Stanley Kubrick fotografo in mostra a Napoli

Napoli – Aveva solo 17 anni quando è stato reclutato come reporter fotografico dal Look Magazine, una delle più importanti riviste di attualità degli Stati Uniti. Galeotto fu il ritratto di un edicolante affranto per la morte di Roosvelt, era il 26 giugno del 1945. E, da quel momento, quella testata pubblicò tutti i lavori di quel giovane talento, che già rivelava una precocissima

Insomma, se Stanley Kubrick non fosse diventato quel regista geniale che conosciamo, sarebbe stato sicuramente uno dei più grandi fotografi del dopoguerra. E la passione della fotografia è stato un patrimonio utilizzato fino all’ultimo, viste le ore dedicate a studiare le inquadrature di ogni scena dei suoi meravigliosi film. Profondità umana, poi ritrovata nei suoi futuri capolavori di regia.

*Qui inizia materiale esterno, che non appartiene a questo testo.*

--- config.mk ---
export PLATFORM = sky130hd
export DESIGN_NAME = rot_imm_encoder
export DESIGN_NICKNAME = d
export VERILOG_FILES = /design/src/rtl/rie_pkg.sv /design/src/rtl/rie_fit_lane.sv /design/src/rtl/rie_scan_ctrl.sv /design/src/rtl/rot_imm_encoder.sv
export SDC_FILE = /design/constraint.sdc
export NUM_CORES = 1
export LEC_CHECK = 0
export CAP_MARGIN = 25
export CELL_PAD_IN_SITES_DETAIL_PLACEMENT = 1
export CELL_PAD_IN_SITES_GLOBAL_PLACEMENT = 2
export CORE_MARGIN = 3
export CORE_UTILIZATION = 39
export DETAILED_ROUTE_END_ITERATION = 10
export GPL_ROUTABILITY_DRIVEN = 0
export PLACE_DENSITY_LB_ADDON = 0.12
export REMOVE_ABC_BUFFERS = 1
export SETUP_SLACK_MARGIN = 0.3
export SYNTH_ARGS = -nofsm -noshare
export SYNTH_HDL_FRONTEND = slang
export SYNTH_SLANG_ARGS = --single-unit
--- constraint.sdc ---
create_clock -name clk -period 11.8 [get_ports clk]
set_clock_uncertainty 0.15 [all_clocks]
set_input_delay 1.18 -clock clk [delete_from_list [all_inputs] [get_ports clk]]
set_output_delay 1.18 -clock clk [all_outputs]
set_load 0.02 [all_outputs]
--- src/rtl/rie_pkg.sv ---
package rie_pkg;
  typedef enum logic [1:0] {
    ST_IDLE = 2'd0,
    ST_SCAN = 2'd1,
    ST_HOLD = 2'd2
  } scan_state_e;
endpackage

--- src/rtl/rie_fit_lane.sv ---
// Rotates a word left by STEP*cnt and reports whether the result fits the low field.
module rie_fit_lane #(
  parameter int DATA_W  = 32,
  parameter int FIELD_W = 8,
  parameter int CNT_W   = 4,
  parameter int STEP    = 2
) (
  input  logic [DATA_W-1:0]  word,
  input  logic [CNT_W-1:0]   cnt,
  output logic               fit,
  output logic [FIELD_W-1:0] field
);
  logic [DATA_W-1:0] rot;
  int unsigned       sh_amt;

  always_comb begin
    sh_amt = 32'(cnt) * 32'(STEP);
    rot    = (word << sh_amt) | (word >> (32'(DATA_W) - sh_amt));
    fit    = ~|rot[DATA_W-1:FIELD_W];
    field  = rot[FIELD_W-1:0];
  end
endmodule

--- src/rtl/rie_scan_ctrl.sv ---
// Sequences the rotate counts and latches the first direct or complement hit.
module rie_scan_ctrl
  import rie_pkg::*;
#(
  parameter int DATA_W  = 32,
  parameter int FIELD_W = 8,
  parameter int CNT_W   = 4,
  parameter int STEPS   = 16
) (
  input  logic                       clk,
  input  logic                       rst,
  input  logic                       in_valid,
  output logic                       in_ready,
  input  logic [DATA_W-1:0]          in_data,
  output logic [DATA_W-1:0]          op,
  output logic [CNT_W-1:0]           cnt,
  input  logic                       dir_fit,
  input  logic [FIELD_W-1:0]         dir_field,
  input  logic                       inv_fit,
  input  logic [FIELD_W-1:0]         inv_field,
  output logic                       done,
  output logic                       found,
  output logic                       found_inv,
  output logic [CNT_W+FIELD_W-1:0]   imm
);
  localparam int IMM_W = CNT_W + FIELD_W;
  localparam logic [CNT_W-1:0] LAST_CNT = CNT_W'(STEPS - 1);

  scan_state_e      state;
  logic             inv_hit;
  logic [IMM_W-1:0] inv_imm;
  logic             accept;

  assign in_ready = (state != ST_SCAN);
  assign accept   = in_valid && in_ready;

  always_ff @(posedge clk) begin
    if (rst) begin
      state     <= ST_IDLE;
      op        <= '0;
      cnt       <= '0;
      inv_hit   <= 1'b0;
      inv_imm   <= '0;
      done      <= 1'b0;
      found     <= 1'b0;
      found_inv <= 1'b0;
      imm       <= '0;
    end else begin
      case (state)
        ST_IDLE, ST_HOLD: begin
          if (accept) begin
            op        <= in_data;
            cnt       <= '0;
            inv_hit   <= 1'b0;
            inv_imm   <= '0;
            done      <= 1'b0;
            found     <= 1'b0;
            found_inv <= 1'b0;
            imm       <= '0;
            state     <= ST_SCAN;
          end
        end
        ST_SCAN: begin
          if (dir_fit) begin
            found <= 1'b1;
            imm   <= {cnt, dir_field};
            done  <= 1'b1;
            state <= ST_HOLD;
          end else begin
            if (inv_fit && !inv_hit) begin
              inv_hit <= 1'b1;
              inv_imm <= {cnt, inv_field};
            end
            if (cnt == LAST_CNT) begin
              done      <= 1'b1;
              found_inv <= inv_hit | inv_fit;
              if (inv_hit)      imm <= inv_imm;
              else if (inv_fit) imm <= {cnt, inv_field};
              else              imm <= '0;
              state <= ST_HOLD;
            end else begin
              cnt <= cnt + 1'b1;
            end
          end
        end
        default: state <= ST_IDLE;
      endcase
    end
  end
endmodule

--- src/rtl/rot_imm_encoder.sv ---
module rot_imm_encoder #(
  parameter int DATA_W   = 32,
  parameter int FIELD_W  = 8,
  parameter int ROT_STEP = 2,
  localparam int STEPS   = DATA_W / ROT_STEP,
  localparam int CNT_W   = $clog2(STEPS),
  localparam int IMM_W   = CNT_W + FIELD_W
) (
  input  logic              clk,
  input  logic              rst,
  input  logic              in_valid,
  output logic              in_ready,
  input  logic [DATA_W-1:0] in_data,
  output logic              done,
  output logic              found,
  output logic              found_inv,
  output logic [IMM_W-1:0]  imm
);
  logic [DATA_W-1:0]  op;
  logic [CNT_W-1:0]   cnt;
  logic [DATA_W-1:0]  lane_word [2];
  logic               lane_fit  [2];
  logic [FIELD_W-1:0] lane_field[2];

  assign lane_word[0] = op;
  assign lane_word[1] = ~op;

  // lane 0 tests the constant, lane 1 its complement
  for (genvar g = 0; g < 2; g++) begin : g_lane
    rie_fit_lane #(
      .DATA_W(DATA_W), .FIELD_W(FIELD_W), .CNT_W(CNT_W), .STEP(ROT_STEP)
    ) u_lane (
      .word (lane_word[g]),
      .cnt  (cnt),
      .fit  (lane_fit[g]),
      .field(lane_field[g])
    );
  end

  rie_scan_ctrl #(
    .DATA_W(DATA_W), .FIELD_W(FIELD_W), .CNT_W(CNT_W), .STEPS(STEPS)
  ) u_ctrl (
    .clk      (clk),
    .rst      (rst),
    .in_valid (in_valid),
    .in_ready (in_ready),
    .in_data  (in_data),
    .op       (op),
    .cnt      (cnt),
    .dir_fit  (lane_fit[0]),
    .dir_field(lane_field[0]),
    .inv_fit  (lane_fit[1]),
    .inv_field(lane_field[1]),
    .done     (done),
    .found    (found),
    .found_inv(found_inv),
    .imm      (imm)
  );
endmodule

==> flow_summary_export.csv <==
group,metric,value,unit
clocking,cts-resized-gates,0,
synthesis,syn_area,0.00651,sq mm
clocking,clkTransAtPathRegs,60,ps
placed_design,dp_hpwl,16500,microns
route,wl,24000,microns
synthesis,synth_top_area_cell,"dfxtp_1",
clocking,cts_made_buffers,9,
final_layout,drive_gt1_frac,0.124,
sta,rsz0062_at_grt,"false",
sta,setup_viol,0,
route,vias,6587,
final_layout,final_util,0.447,
worst_setup_path,critical_path_class,"reg2reg",
sta,slew_viol_final,0,
synthesis,synth-seq-cells,66,
final_layout,diodes,0,
synthesis,yosysMostFrequentCell,"nand2_1",
sta,finalHoldViolations,0,
route,drcViolationCount,0,
job,cap_viol_max_count,0,
die,start_util,0.404,
global_route,antenna_found_initial,0,
final_layout,syn_to_final_growth,10.7,%
clocking,clock-sinks,66,
route,first_iter_violations,605,
synthesis,ys_types,84,
synthesis,synth_warnings,0,
outcome,outcome,"complete, no violations",
clocking,cts_buffer_depth,2,
die,ioPinCount,51,
die,die_h,135,microns
final_layout,multi_input_area,0.00466,sq mm
min_path,min_from,"u_ctrl.done",
route,detail-route-antenna-nets,0,
clocking,hold_buffers,0,
worst_setup_path,r2r_start,"u_ctrl.cnt[0]",
pwr,p_leak,2.39,nW
die,placementRows,46,
sta,relSlewSlack,0.333,
synthesis,seq_area_frac_synth,0.203,
synthesis,synth_cells,807,
sta,setup_tns,0,ps
synthesis,synth-edff-count,0,
global_route,overflow,0,
pwr,peakVddDrop,0.0653,mV
global_route,grt.total_usage,0.264,
global_route,grt_max_degree,71,
min_path,hold_class,"reg2reg",
pwr,p_per_area,111,mW/mm^2
sta,whs,304,ps
worst_setup_path,slowest_delay,980,ps
die,fp.dieArea,0.0183,sq mm
worst_setup_path,cp.required,11840,ps
synthesis,synth_ff_type,"dfxtp_1",
sta,worst_pin_slew,1000,ps
route,routedWlPerCell,24.0,microns
final_layout,seq_area,0.00133,sq mm
clocking,cts_tree,"done",
clocking,cts-root-buf,"clkbuf_16",
synthesis,synthTopCellsByCount,"118 x nand2_1, 72 x a21oi_1, 66 x dfxtp_1",
sta,post-route-period-util,0.421,
synthesis,synthArstFlopShare,0,
synthesis,syn_avg_cell_area,8.06,sq um
placed_design,pre_cts_ws,6900,ps
worst_setup_path,crit_path_end_kind,"register",
die,coreArea,0.0161,sq mm
final_layout,fillers,1912,
die,dieWidth,135,microns
sta,setup_ws,6830,ps
clocking,clock_latency,350,ps
worst_setup_path,critPathSlowestCell,"a2111oi_4",
synthesis,yosysTopAreaCellShare,0.203,
worst_setup_path,cp_max_fo,67,
worst_setup_path,startpoint_type,"register",
worst_setup_path,path_cells,"buf_4 -> mux4_1 -> nor4_1 -> o221ai_1 -> nand4b_1 -> a2111oi_4 -> or2_2 -> a311oi_2",
route,vias_per_cell,6.58,
worst_setup_path,crit_arrival,5010,ps
clocking,postCtsSetupBuffers,0,
route,drt_pass1_iterations,5,
sta,max_freq,201,MHz
sta,period_needed,4970,ps
clocking,htreeDepth,3,
synthesis,yosys-top-cells-area,"dfxtp_1 20%, mux4_2 12%, nand2_1 6.8%",
placed_design,portBuffers,50,
final_layout,fin_nets,817,
global_route,grt_pass1_wl,37900,microns
worst_setup_path,startpoint,"u_ctrl.cnt[0]",
global_route,grt_pass1_vias,6552,
## metrics by stage
stage / cell area [sq um] / instances / power [mW]
2_1_floorplan: 6020 / 707 / 0.421
3_3_place_gp: 6890 / 985 / 0.503
3_5_place_dp: 6890 / 985 / 0.509
6_report: 7200 / 1001 / 0.800
5_1_grt: 7200 / 1001 / 0.839
4_1_cts: 7200 / 1001 / 0.803
## layout by cell type (no fill, tap or decap), types with 9 or more instances in the layout
master,instances
o21ai_0,27
nand4_1,9
mux4_1,9
mux2i_1,33
clkbuf_16,10
mux4_2,35
a31oi_1,9
and3_1,12
o211ai_1,12
nand2_1,118
clkdlybuf4s50_1,49
nand3_1,39
nor3_1,26
inv_1,9
nand2b_1,16
buf_4,12
dfxtp_1,64
nor2_1,48
a21oi_1,72
## final timing paths
kind | slack [ps] | endpoint | cells after the start
max | 6830 | u_ctrl.imm[2] | 8
min | 300 | u_ctrl.done | 2
max reg2reg | 6830 | u_ctrl.imm[2] | 8
min reg2reg | 300 | u_ctrl.done | 2
## worst max-delay path, delay by kind of cell, from the launching register on
family / cells / cell delay, ps
buffers and inverters: 1 / 790
muxes: 1 / 790
and+or+nand+nor: 3 / 1200
DFF: 1 / 560
AOI/OAI and AO/OA: 3 / 1270
## registers in the layout, summed over array words and instances (netlist names)
name	flops
u_ctrl.cnt	4
u_ctrl.done	1
u_ctrl.found	1
u_ctrl.found_inv	1
u_ctrl.imm	12
u_ctrl.inv_hit	1
u_ctrl.inv_imm	12
u_ctrl.op	32
u_ctrl.state	2
## kinds of logic after synthesis
| logic type | synth area share |
|---|---|
| buffers and inverters | 0.0810 |
| adders and majority gates | 0.00385 |
| and+or+nand+nor | 0.243 |
| muxes | 0.236 |
| xor gates and xnor gates | 0.00269 |
| DFF | 0.203 |
| AOI/OAI and AO/OA | 0.231 |
## power by group
group,switching (mW),internal [mW],total [mW],leakage (nW)
combinational,0.142,0.103,0.245,1.70
sequential,0.0321,0.233,0.265,0.540
clock,0.112,0.178,0.290,0.152
## layout make-up
cell class / count / area share
Multi-Input combinational cell: 630 / 0.648
Sequential cell: 66 / 0.184
Timing Repair Buffer: 62 / 0.0813
Tap cell: 216 / 0.0375
Clock buffer: 12 / 0.0358
Clock inverter: 4 / 0.00782
Inverter: 11 / 0.00573
## layer usage
| metal | part of all wire | global-route usage | up-vias |
|---|---|---|---|
| li1 | - | - | 2995 |
| met2 | 0.46 | 0.411 | 247 |
| met1 | 0.45 | 0.373 | 3285 |
| met5 | 0 | 0 | - |
| met4 | 0.034 | 0.104 | 0 |
| met3 | 0.052 | 0.0349 | 60 |
(Power assumes the default switching activity.)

Questa passione Kubrick la ereditò dal padre, assieme agli scacchi. Lo stile originale della rivista Look – quello di pedinare in modo ossessivo i soggetti da ritrarre per sorprenderli in ogni circostanza della loro esistenza – affascinò il giovanissimo Kubrick tanto da permettergli di entrare nello staff della rivista in qualità di fotoreporter dopo quella prima immagine, pubblicata il 26 giugno 1945, che ritrae l’edicolante. Tra gli stratagemmi utilizzati dal giovane Kubrick quello di azionare la macchina attraverso un lungo cavo flessibile nascosto nella manica della giacca. E poi, luce naturale per gli interni e punti di vista alternativi.

Fino al 9 settembre 2012 sarà  possibile appurare tutto ciò al PAN di Napoli in una incredibile mostra suddivisa in due parti. La prima, divisa a sua volta in 7 sezioni, ha un’introduzione, Icone, nella quale vengono presentate le immagini simbolo delle storie che l’occhio dell’obiettivo di Kubrick ha immortalato; Portogallo racconta il viaggio in terra lusitana di due americani nell’immediato dopoguerra; Crimini testimonia l’arresto di due malviventi seguendo i movimenti dei poliziotti, le loro strategie, fino alla cattura.

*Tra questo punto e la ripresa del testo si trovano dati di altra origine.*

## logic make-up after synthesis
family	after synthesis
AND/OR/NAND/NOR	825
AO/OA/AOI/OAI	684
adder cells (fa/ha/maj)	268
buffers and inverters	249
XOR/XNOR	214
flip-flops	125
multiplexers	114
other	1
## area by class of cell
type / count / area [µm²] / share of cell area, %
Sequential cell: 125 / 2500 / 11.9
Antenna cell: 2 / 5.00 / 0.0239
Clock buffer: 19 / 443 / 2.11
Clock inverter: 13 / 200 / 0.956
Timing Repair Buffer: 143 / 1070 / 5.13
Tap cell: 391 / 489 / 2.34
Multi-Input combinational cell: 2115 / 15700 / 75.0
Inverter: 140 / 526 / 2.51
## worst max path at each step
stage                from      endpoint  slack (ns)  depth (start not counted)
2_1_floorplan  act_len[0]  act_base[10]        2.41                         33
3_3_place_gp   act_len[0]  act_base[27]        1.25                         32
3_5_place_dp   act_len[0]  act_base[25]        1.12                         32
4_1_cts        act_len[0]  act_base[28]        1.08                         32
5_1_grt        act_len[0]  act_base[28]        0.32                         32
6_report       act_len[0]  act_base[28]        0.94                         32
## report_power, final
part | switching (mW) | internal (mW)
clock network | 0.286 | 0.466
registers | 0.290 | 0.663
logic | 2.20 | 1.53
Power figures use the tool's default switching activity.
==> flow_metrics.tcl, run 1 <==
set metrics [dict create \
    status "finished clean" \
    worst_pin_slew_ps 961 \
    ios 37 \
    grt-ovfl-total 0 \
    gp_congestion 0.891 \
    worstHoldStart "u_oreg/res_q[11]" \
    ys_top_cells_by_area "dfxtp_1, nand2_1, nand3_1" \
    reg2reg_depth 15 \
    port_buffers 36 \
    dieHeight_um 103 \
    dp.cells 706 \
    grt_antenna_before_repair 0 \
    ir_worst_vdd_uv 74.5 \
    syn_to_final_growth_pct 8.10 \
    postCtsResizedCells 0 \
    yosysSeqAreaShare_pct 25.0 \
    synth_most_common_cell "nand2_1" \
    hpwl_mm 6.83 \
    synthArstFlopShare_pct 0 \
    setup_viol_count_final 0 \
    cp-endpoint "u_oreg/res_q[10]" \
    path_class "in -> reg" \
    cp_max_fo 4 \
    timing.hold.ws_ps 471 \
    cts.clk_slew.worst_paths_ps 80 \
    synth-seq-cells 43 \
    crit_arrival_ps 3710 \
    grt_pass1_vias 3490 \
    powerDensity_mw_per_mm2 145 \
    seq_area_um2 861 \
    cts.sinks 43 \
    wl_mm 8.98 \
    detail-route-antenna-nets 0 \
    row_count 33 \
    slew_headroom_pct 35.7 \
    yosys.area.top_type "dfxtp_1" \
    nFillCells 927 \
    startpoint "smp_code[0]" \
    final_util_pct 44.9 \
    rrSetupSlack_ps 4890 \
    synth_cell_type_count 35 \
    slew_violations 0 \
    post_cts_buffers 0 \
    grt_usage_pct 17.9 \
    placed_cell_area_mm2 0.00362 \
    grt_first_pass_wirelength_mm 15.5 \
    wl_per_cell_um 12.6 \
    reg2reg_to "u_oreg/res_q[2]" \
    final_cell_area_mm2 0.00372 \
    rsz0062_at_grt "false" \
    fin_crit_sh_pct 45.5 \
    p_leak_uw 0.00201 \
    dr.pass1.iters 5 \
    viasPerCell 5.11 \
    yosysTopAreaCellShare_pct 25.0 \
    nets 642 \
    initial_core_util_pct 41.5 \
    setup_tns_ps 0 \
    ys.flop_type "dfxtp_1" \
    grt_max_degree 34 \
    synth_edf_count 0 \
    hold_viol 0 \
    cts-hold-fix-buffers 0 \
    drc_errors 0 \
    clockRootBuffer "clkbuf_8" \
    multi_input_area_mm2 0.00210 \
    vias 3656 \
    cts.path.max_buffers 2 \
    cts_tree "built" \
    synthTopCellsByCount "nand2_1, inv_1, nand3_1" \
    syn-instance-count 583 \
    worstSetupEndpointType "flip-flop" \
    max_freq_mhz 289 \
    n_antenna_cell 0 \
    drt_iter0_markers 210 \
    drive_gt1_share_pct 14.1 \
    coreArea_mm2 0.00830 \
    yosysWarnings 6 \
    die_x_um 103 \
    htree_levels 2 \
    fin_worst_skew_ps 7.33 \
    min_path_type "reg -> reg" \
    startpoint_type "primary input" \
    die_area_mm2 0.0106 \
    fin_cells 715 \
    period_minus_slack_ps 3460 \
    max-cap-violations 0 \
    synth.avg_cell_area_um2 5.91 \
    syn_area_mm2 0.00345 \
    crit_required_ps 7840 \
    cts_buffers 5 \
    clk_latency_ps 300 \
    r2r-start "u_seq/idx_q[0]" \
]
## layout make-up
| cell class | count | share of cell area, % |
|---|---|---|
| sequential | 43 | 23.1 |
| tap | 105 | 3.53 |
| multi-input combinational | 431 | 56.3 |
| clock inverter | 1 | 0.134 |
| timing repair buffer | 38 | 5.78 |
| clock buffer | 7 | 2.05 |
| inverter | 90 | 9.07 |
**config.mk**
```make
export PLATFORM = sky130hd
export DESIGN_NAME = sram_strobe_seq
export DESIGN_NICKNAME = d
export VERILOG_FILES = /design/src/rtl/sram_seq_pkg.sv /design/src/rtl/seq_delay.sv /design/src/rtl/seq_rdcap.sv /design/src/rtl/seq_ctrl.sv /design/src/rtl/sram_strobe_seq.sv
export SDC_FILE = /design/constraint.sdc
export NUM_CORES = 1
export LEC_CHECK = 0
export BUFFER_PORTS_ARGS = -buffer_cell sky130_fd_sc_hd__clkbuf_2
export CAP_MARGIN = 10
export CORE_MARGIN = 10
export CORE_UTILIZATION = 49
export DETAILED_ROUTE_END_ITERATION = 10
export PLACE_DENSITY = 0.89
export REMOVE_ABC_BUFFERS = 1
export SLEW_MARGIN = 0
export SYNTH_ARGS = -nofsm -noshare
export SYNTH_HDL_FRONTEND = slang
export SYNTH_SLANG_ARGS = --single-unit
```
**constraint.sdc**
```tcl
create_clock -name clk -period 2.14 [get_ports clk]
set_input_delay 0.321 -clock clk [delete_from_list [all_inputs] [get_ports clk]]
set_output_delay 0.321 -clock clk [all_outputs]
set_load 0.1 [all_outputs]
```
<file path="src/rtl/pmc_pkg.sv">
package pmc_pkg;

  typedef enum logic [2:0] {
    PM_RUN     = 3'd0,
    PM_IDLE    = 3'd1,
    PM_PDOWN   = 3'd2,
    PM_RSTWIN  = 3'd3,
    PM_RESET   = 3'd4,
    PM_OSCWAIT = 3'd5
  } pm_state_e;

  // Length of the post-reset window in oscillator clocks.
  function automatic int unsigned win_clocks(int unsigned cyc, int unsigned ncyc);
    return cyc * ncyc;
  endfunction

  // Bits needed to hold a down-count starting at len-1.
  function automatic int unsigned cnt_bits(int unsigned len);
    return (len < 3) ? 1 : $clog2(len);
  endfunction

endpackage

</file>
<file path="src/rtl/pmc_req_reg.sv">
module pmc_req_reg (
  input  logic       clk,
  input  logic       por_n,
  input  logic       wr_en,
  input  logic       wr_idle,
  input  logic       wr_pd,
  input  logic       accept,
  input  logic       clr,
  output logic [1:0] req_q
);
  always_ff @(posedge clk or negedge por_n) begin
    if (!por_n)                req_q <= 2'b00;
    else if (clr)              req_q <= 2'b00;
    else if (wr_en && accept)  req_q <= req_q | {wr_pd, wr_idle};
  end
endmodule

</file>
<file path="src/rtl/pmc_win_timer.sv">
module pmc_win_timer #(
  parameter int unsigned WIN_LEN = 24
) (
  input  logic clk,
  input  logic por_n,
  input  logic load,
  input  logic run_i,
  output logic done_o
);
  import pmc_pkg::*;
  localparam int unsigned W = cnt_bits(WIN_LEN);

  generate
    if (WIN_LEN <= 1) begin : g_single
      assign done_o = 1'b1;
    end else begin : g_count
      localparam logic [W-1:0] LOAD_V = W'(WIN_LEN - 1);
      logic [W-1:0] cnt_q;
      always_ff @(posedge clk or negedge por_n) begin
        if (!por_n)                      cnt_q <= '0;
        else if (load)                   cnt_q <= LOAD_V;
        else if (run_i && cnt_q != '0)   cnt_q <= cnt_q - 1'b1;
      end
      assign done_o = (cnt_q == '0);
    end
  endgenerate
endmodule

</file>
<file path="src/rtl/pmc_fsm.sv">
module pmc_fsm
  import pmc_pkg::*;
(
  input  logic       clk,
  input  logic       por_n,
  input  logic [1:0] req,
  input  logic       irq_pend,
  input  logic       hw_rst,
  input  logic       osc_stable,
  input  logic       win_done,
  output pm_state_e  st_q,
  output logic       win_load,
  output logic       req_clr
);
  pm_state_e nxt;

  always_comb begin
    nxt = st_q;
    unique case (st_q)
      PM_RUN: begin
        if (hw_rst)      nxt = PM_RESET;
        else if (req[1]) nxt = PM_PDOWN;
        else if (req[0]) nxt = PM_IDLE;
      end
      PM_IDLE: begin
        if (hw_rst)        nxt = PM_RSTWIN;
        else if (irq_pend) nxt = PM_RUN;
      end
      PM_RSTWIN:  if (win_done)   nxt = PM_RESET;
      PM_PDOWN:   if (hw_rst)     nxt = PM_OSCWAIT;
      PM_OSCWAIT: if (osc_stable) nxt = PM_RESET;
      PM_RESET:   if (!hw_rst)    nxt = PM_RUN;
      default:    nxt = PM_RUN;
    endcase
  end

  assign win_load = (st_q == PM_IDLE) && (nxt == PM_RSTWIN);
  assign req_clr  = ((nxt == PM_RUN) && (st_q != PM_RUN)) || (nxt == PM_RESET);

  always_ff @(posedge clk or negedge por_n) begin
    if (!por_n) st_q <= PM_RUN;
    else        st_q <= nxt;
  end
endmodule

</file>
<file path="src/rtl/pmc_gate_dec.sv">
module pmc_gate_dec
  import pmc_pkg::*;
(
  input  pm_state_e st,
  output logic      cpu_en,
  output logic      per_en,
  output logic      osc_on,
  output logic      sfr_rst,
  output logic      ram_inh
);
  always_comb begin
    cpu_en  = 1'b0;
    per_en  = 1'b0;
    osc_on  = 1'b1;
    sfr_rst = 1'b0;
    ram_inh = 1'b0;
    unique case (st)
      PM_RUN:     begin cpu_en = 1'b1; per_en = 1'b1; end
      PM_IDLE:    per_en = 1'b1;
      PM_RSTWIN:  begin cpu_en = 1'b1; per_en = 1'b1; ram_inh = 1'b1; end
      PM_RESET:   begin cpu_en = 1'b1; per_en = 1'b1; sfr_rst = 1'b1; end
      PM_PDOWN:   osc_on = 1'b0;
      PM_OSCWAIT: sfr_rst = 1'b1;
      default:    ;
    endcase
  end
endmodule

</file>
<file path="src/rtl/pwr_mode_ctrl.sv">
module pwr_mode_ctrl #(
  parameter int unsigned CYC_CLKS   = 12,
  parameter int unsigned WIN_CYCLES = 2
) (
  input  logic       clk,
  input  logic       por_n,
  input  logic       wr_en,
  input  logic       wr_idle,
  input  logic       wr_pd,
  input  logic       irq_pend,
  input  logic       hw_rst,
  input  logic       osc_stable,
  output logic       cpu_clk_en,
  output logic       periph_clk_en,
  output logic       osc_en,
  output logic       sfr_rst,
  output logic       ram_inhibit,
  output logic [2:0] mode_o,
  output logic [1:0] req_o
);
  import pmc_pkg::*;
  localparam int unsigned WIN_LEN = win_clocks(CYC_CLKS, WIN_CYCLES);

  pm_state_e  st;
  logic [1:0] req_q;
  logic       win_load;
  logic       win_done;
  logic       req_clr;
  logic       in_run;
  logic       in_win;

  assign in_run = (st == PM_RUN);
  assign in_win = (st == PM_RSTWIN);

  pmc_req_reg u_req (
    .clk(clk), .por_n(por_n), .wr_en(wr_en), .wr_idle(wr_idle), .wr_pd(wr_pd),
    .accept(in_run), .clr(req_clr), .req_q(req_q)
  );

  pmc_win_timer #(.WIN_LEN(WIN_LEN)) u_win (
    .clk(clk), .por_n(por_n), .load(win_load), .run_i(in_win), .done_o(win_done)
  );

  pmc_fsm u_fsm (
    .clk(clk), .por_n(por_n), .req(req_q), .irq_pend(irq_pend), .hw_rst(hw_rst),
    .osc_stable(osc_stable), .win_done(win_done), .st_q(st),
    .win_load(win_load), .req_clr(req_clr)
  );

  pmc_gate_dec u_dec (
    .st(st), .cpu_en(cpu_clk_en), .per_en(periph_clk_en), .osc_on(osc_en),
    .sfr_rst(sfr_rst), .ram_inh(ram_inhibit)
  );

  assign mode_o = st;
  assign req_o  = req_q;
endmodule

</file>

Betsy Furstenberg, protagonista della sezione a lei dedicata e che la rappresenta come il simbolo della vivace vita newyorkese di quegli anni, farà da contraltare alle vicende dei piccoli shoeshine, i lustrascarpe che si trovavano agli angoli delle strade di New York. Chiudono questa prima parte le due sezioni dedicate alla vita che si svolgeva all’interno della Columbia University, dove l’America formava la classe dirigente del futuro, e all’interno del Campus Mooseheart nell’Illinois, una residenza universitaria, costruita da benefattori per educare figli orfani di guerra che sarebbero andati a ingrossare le fila della middle class americana.

La seconda parte del percorso tocca altri argomenti significativi della breve carriera di Kubrick fotografo: le immagini dedicate al giovane Montgomery Clift, quelle del pugile Rocky Graziano, l’epopea dei musicisti dixieland di New Orleans. La cornice è la difficile ripresa economica ed emotiva del secondo dopoguerra in cui si sviluppano storie di vita, episodi della quotidianità, speranze e desideri.

Accompagna la mostra un catalogo Giunti Arte mostre musei. In mostra 168 fotografie, realizzate tra il 1945 e il 1950, stampate dai negativi originali conservati nella Look Magazine Collection del Museo di New York.

Un progetto patrocinato dal Comune di Napoli, con il sostegno dell’Assessorto alla Cultura e al Turismo e prodotto da Gamm Giunti con la collaborazione del Muesum of the City of New York e, per la prima volta in Italia, con i Musées Royaux Des Beaux-Arts de Belgique.